Task
Report each line of the entries that contains the word "layout", copied in full.
Records for this task START
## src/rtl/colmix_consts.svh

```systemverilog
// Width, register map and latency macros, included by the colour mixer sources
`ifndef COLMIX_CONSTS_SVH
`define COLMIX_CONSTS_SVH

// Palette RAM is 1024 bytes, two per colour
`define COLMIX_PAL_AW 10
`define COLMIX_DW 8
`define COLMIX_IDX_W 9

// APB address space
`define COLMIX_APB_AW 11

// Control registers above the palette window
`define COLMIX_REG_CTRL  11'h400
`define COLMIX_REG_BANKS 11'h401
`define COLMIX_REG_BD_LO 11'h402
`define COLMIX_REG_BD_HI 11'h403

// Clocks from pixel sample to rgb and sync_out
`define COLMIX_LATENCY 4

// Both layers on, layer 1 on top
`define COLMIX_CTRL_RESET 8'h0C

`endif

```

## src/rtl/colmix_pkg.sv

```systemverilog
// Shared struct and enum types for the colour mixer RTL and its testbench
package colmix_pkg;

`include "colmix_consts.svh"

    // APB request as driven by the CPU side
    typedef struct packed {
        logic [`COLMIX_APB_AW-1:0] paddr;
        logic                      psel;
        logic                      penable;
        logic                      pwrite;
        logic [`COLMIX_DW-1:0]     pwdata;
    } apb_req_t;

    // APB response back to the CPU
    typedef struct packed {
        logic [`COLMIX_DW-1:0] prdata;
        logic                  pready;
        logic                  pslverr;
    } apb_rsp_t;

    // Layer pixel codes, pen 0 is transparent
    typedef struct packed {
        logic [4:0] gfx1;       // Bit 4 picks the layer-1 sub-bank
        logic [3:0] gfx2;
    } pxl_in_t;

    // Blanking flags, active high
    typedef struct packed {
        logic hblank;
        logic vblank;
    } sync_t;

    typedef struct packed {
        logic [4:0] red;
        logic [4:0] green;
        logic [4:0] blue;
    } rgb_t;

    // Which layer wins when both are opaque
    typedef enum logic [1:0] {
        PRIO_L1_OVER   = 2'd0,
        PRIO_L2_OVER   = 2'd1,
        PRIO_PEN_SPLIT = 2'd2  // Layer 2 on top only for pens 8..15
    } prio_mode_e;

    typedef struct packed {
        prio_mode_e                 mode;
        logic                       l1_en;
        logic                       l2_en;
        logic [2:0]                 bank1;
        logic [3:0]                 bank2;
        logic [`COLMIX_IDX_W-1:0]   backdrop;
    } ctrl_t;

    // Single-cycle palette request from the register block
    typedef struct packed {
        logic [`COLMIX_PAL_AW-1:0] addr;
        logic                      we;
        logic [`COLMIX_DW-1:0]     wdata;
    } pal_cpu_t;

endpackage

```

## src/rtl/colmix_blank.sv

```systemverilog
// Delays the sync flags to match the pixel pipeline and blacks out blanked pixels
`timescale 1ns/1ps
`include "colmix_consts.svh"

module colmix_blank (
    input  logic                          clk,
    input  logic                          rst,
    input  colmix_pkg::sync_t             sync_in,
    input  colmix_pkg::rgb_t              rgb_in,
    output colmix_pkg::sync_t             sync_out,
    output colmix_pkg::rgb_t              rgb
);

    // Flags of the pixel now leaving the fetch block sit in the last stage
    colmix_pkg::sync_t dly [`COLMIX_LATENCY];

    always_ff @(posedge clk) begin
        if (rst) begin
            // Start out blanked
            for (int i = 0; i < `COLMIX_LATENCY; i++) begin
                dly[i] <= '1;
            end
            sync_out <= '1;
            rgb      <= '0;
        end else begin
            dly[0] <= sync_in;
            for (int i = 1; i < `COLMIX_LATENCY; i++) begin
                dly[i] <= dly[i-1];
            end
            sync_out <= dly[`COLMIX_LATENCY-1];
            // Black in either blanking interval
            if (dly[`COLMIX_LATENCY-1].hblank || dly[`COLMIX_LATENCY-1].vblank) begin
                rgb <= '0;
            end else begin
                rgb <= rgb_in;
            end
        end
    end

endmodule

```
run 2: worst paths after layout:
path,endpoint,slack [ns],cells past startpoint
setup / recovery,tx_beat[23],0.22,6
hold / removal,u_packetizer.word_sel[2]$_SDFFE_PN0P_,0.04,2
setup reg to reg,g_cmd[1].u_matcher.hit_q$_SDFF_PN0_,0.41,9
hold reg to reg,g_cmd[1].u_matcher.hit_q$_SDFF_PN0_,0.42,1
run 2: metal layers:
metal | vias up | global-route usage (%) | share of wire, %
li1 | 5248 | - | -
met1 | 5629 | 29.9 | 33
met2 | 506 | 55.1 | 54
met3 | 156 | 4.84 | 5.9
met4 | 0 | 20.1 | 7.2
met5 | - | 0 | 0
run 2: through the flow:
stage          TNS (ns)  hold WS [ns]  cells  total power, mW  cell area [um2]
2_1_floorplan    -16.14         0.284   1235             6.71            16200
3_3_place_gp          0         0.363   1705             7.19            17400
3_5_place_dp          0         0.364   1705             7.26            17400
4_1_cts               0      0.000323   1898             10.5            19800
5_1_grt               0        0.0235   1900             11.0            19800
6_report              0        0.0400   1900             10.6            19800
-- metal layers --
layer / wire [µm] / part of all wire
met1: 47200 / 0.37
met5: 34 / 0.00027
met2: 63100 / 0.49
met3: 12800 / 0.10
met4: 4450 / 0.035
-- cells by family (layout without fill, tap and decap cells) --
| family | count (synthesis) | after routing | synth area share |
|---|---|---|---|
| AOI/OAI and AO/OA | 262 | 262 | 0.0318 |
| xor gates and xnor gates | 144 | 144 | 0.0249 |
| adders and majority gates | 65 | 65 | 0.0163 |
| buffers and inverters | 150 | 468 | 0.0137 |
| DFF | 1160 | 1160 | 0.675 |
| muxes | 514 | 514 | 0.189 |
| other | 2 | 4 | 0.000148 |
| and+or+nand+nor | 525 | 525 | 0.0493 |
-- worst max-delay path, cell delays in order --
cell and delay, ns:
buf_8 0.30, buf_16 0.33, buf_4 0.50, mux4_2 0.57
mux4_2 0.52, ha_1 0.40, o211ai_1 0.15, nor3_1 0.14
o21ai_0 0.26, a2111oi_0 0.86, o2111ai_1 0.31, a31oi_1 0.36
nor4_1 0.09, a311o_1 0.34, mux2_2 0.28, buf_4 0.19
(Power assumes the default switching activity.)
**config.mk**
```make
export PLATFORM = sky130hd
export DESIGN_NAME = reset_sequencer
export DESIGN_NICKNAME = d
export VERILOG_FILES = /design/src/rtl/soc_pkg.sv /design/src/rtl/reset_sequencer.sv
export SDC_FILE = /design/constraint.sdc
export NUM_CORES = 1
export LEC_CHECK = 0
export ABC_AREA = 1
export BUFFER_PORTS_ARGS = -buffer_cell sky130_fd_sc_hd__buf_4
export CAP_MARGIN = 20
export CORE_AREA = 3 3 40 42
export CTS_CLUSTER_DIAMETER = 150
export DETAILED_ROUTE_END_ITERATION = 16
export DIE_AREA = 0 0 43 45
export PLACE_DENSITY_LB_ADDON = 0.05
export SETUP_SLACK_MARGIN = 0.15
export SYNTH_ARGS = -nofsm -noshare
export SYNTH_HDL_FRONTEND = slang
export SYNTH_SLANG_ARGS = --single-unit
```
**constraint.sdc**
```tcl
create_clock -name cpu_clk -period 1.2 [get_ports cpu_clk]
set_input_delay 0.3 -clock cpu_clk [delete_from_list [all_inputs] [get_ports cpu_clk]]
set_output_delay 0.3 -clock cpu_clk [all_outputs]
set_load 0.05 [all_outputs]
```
Records for this task END
Records for this task START
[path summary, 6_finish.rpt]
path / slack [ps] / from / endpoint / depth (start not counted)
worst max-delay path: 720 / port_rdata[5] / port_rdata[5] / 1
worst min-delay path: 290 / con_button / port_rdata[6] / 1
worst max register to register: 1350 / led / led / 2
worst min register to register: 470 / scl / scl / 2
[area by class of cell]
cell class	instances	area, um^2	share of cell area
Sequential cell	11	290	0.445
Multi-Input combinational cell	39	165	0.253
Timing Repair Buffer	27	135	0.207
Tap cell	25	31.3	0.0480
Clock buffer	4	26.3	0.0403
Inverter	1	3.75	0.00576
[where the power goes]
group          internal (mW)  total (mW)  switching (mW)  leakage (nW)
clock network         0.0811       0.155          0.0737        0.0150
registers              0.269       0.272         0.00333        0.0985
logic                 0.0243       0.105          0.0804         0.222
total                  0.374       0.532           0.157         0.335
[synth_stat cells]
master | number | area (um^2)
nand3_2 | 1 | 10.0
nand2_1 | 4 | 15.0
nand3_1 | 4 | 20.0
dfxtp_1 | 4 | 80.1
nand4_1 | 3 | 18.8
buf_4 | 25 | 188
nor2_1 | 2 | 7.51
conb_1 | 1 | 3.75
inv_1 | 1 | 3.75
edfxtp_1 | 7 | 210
Records for this task END
Exercise output
run 2: worst paths after layout:
-- cells by family (layout without fill, tap and decap cells) --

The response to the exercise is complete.